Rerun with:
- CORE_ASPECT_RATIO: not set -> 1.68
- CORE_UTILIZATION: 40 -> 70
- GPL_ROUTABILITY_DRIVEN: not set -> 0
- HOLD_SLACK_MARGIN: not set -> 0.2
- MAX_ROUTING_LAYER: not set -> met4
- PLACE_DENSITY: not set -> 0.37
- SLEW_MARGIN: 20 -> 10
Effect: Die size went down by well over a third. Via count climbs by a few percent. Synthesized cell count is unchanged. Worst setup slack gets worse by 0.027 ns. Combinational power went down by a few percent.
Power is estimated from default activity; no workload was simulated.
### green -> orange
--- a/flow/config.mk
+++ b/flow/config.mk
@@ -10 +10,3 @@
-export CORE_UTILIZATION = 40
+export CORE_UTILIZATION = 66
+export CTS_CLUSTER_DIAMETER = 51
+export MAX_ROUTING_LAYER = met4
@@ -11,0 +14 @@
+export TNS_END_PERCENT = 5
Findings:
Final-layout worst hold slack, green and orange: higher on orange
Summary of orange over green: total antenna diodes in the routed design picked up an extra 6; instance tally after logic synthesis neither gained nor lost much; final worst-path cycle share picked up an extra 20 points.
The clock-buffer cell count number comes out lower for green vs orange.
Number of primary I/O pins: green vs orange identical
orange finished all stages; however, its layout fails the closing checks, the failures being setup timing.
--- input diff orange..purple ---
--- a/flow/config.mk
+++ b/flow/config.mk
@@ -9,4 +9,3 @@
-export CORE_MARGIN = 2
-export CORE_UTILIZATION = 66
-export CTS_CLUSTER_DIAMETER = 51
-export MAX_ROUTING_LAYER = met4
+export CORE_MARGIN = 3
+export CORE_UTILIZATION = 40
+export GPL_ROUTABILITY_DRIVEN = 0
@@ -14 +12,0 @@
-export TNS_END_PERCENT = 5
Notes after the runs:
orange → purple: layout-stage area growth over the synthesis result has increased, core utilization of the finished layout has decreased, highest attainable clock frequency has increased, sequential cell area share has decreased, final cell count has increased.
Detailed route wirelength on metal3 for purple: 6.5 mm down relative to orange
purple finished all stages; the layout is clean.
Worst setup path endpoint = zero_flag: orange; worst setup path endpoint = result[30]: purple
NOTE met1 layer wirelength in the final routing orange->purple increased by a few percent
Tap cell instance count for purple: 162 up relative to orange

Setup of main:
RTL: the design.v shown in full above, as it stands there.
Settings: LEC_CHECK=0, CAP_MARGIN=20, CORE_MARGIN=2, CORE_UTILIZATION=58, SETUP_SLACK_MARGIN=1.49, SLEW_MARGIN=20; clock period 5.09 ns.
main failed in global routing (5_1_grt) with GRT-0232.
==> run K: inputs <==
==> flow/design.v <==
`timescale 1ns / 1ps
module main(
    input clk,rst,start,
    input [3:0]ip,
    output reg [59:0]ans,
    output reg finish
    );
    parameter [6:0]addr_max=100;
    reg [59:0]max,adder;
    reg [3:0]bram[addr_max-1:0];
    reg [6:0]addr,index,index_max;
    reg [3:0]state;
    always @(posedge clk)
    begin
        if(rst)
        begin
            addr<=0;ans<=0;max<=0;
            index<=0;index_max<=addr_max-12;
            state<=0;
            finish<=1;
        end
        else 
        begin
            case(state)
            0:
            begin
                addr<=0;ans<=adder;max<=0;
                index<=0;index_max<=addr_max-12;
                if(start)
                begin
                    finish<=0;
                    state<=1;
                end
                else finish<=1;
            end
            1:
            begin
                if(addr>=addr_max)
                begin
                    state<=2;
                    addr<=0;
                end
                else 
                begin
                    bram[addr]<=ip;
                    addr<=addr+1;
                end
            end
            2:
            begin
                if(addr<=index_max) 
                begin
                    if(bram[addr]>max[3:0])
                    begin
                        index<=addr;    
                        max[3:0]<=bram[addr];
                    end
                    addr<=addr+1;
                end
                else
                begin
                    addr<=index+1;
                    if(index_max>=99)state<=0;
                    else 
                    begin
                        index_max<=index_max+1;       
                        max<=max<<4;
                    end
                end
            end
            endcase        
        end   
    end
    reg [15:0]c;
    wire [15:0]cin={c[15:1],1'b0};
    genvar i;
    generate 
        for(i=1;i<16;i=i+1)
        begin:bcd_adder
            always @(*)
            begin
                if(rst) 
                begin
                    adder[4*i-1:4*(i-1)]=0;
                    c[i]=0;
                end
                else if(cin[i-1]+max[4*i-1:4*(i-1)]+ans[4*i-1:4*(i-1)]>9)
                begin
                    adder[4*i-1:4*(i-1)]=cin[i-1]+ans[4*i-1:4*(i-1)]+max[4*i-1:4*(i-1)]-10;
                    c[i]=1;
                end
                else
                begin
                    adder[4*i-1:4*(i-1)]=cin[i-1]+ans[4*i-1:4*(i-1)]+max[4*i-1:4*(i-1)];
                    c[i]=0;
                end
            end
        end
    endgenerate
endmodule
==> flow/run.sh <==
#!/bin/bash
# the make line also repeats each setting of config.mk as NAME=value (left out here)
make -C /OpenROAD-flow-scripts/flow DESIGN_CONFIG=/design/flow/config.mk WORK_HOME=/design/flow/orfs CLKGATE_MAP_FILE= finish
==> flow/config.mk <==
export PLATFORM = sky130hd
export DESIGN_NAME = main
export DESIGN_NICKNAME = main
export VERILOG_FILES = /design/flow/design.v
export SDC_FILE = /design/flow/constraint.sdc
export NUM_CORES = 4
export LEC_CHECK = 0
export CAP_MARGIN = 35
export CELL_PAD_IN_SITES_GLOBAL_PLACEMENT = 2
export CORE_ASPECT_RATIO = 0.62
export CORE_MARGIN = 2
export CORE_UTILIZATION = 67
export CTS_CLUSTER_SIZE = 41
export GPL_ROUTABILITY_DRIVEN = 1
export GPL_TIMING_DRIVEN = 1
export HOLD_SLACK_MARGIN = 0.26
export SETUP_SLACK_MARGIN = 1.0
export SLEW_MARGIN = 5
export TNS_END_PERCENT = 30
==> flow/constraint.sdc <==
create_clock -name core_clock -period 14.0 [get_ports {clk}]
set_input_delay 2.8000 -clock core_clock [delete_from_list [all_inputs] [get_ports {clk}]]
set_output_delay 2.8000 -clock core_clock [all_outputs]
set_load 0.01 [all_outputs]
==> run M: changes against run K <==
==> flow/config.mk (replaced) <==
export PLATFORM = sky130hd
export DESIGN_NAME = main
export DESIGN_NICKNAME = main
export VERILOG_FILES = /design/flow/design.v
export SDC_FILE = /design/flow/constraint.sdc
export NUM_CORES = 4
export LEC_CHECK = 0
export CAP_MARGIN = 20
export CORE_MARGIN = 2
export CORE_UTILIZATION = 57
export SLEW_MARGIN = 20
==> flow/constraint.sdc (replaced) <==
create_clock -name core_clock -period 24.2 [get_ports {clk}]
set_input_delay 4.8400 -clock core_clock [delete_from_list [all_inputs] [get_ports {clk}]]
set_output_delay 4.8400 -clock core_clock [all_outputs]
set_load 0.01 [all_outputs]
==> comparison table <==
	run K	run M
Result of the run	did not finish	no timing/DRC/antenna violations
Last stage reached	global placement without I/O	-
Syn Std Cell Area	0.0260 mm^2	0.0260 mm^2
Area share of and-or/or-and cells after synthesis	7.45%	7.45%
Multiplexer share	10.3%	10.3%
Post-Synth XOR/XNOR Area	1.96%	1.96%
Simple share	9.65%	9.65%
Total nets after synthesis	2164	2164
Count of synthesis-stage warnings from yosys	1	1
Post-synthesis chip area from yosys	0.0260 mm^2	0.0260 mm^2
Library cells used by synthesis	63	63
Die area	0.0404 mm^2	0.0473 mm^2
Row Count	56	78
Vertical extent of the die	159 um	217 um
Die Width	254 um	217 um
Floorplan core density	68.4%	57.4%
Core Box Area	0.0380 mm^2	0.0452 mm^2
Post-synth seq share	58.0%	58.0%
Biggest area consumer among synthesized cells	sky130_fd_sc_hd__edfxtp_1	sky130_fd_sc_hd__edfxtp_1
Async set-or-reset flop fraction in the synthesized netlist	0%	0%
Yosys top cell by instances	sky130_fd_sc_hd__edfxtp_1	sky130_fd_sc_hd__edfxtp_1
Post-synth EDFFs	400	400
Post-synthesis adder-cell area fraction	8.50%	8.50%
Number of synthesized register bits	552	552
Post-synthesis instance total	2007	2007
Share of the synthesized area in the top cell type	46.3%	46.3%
********
What you need to do
Using the material above, transcribe exactly the lines from the line with "GPL_ROUTABILITY_DRIVEN = 0" to the line with "period 5.09 ns."; both count, and nothing else goes in.

Worked solution
+export GPL_ROUTABILITY_DRIVEN = 0
@@ -14 +12,0 @@
-export TNS_END_PERCENT = 5
Notes after the runs:
orange → purple: layout-stage area growth over the synthesis result has increased, core utilization of the finished layout has decreased, highest attainable clock frequency has increased, sequential cell area share has decreased, final cell count has increased.
Detailed route wirelength on metal3 for purple: 6.5 mm down relative to orange
purple finished all stages; the layout is clean.
Worst setup path endpoint = zero_flag: orange; worst setup path endpoint = result[30]: purple
NOTE met1 layer wirelength in the final routing orange->purple increased by a few percent
Tap cell instance count for purple: 162 up relative to orange

Setup of main:
RTL: the design.v shown in full above, as it stands there.
Settings: LEC_CHECK=0, CAP_MARGIN=20, CORE_MARGIN=2, CORE_UTILIZATION=58, SETUP_SLACK_MARGIN=1.49, SLEW_MARGIN=20; clock period 5.09 ns.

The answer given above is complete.